## TASK DETAILS
Copy word for word, and only, the lines below from the one with "run 3 | 0.912" through the last.

*** RECORDS FOR THIS TASK ***

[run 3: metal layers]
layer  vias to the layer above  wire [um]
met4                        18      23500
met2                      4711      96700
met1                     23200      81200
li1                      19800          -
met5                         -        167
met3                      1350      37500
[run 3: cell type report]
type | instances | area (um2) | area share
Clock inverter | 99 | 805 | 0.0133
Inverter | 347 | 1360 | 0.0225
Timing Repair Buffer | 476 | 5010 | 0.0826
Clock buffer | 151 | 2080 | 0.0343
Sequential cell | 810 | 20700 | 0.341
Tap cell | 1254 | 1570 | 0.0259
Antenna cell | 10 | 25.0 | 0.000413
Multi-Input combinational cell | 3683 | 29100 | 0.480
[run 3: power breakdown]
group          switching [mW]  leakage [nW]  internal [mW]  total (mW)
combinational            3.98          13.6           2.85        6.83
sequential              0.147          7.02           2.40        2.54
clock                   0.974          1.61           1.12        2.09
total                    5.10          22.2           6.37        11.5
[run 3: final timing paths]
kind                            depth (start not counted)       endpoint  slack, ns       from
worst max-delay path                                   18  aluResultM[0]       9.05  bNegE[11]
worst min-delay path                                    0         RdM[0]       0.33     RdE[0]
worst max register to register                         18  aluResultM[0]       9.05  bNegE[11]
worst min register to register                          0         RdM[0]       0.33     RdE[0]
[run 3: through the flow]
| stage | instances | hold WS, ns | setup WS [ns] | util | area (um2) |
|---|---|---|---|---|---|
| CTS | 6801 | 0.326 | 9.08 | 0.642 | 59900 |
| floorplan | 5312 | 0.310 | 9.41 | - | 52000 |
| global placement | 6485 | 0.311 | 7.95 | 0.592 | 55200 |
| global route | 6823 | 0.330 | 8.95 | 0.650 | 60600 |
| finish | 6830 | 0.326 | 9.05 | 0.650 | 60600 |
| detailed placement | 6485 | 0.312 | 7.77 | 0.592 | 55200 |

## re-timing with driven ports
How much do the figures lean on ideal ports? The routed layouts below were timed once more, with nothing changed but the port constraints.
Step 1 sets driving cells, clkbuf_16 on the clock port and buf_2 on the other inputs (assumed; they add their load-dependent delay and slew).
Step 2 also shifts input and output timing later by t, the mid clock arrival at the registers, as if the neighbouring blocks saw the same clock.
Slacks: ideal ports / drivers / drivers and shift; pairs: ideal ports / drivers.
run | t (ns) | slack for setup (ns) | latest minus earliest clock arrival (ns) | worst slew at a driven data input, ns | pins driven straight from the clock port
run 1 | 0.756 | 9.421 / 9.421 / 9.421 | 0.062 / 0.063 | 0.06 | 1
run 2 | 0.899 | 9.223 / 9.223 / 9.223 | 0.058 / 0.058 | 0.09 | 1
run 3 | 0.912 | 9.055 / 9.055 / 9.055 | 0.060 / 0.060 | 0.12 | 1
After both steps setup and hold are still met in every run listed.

*** End of RECORDS FOR THIS TASK ***

## YOUR SOLUTION
run 3 | 0.912 | 9.055 / 9.055 / 9.055 | 0.060 / 0.060 | 0.12 | 1
After both steps setup and hold are still met in every run listed.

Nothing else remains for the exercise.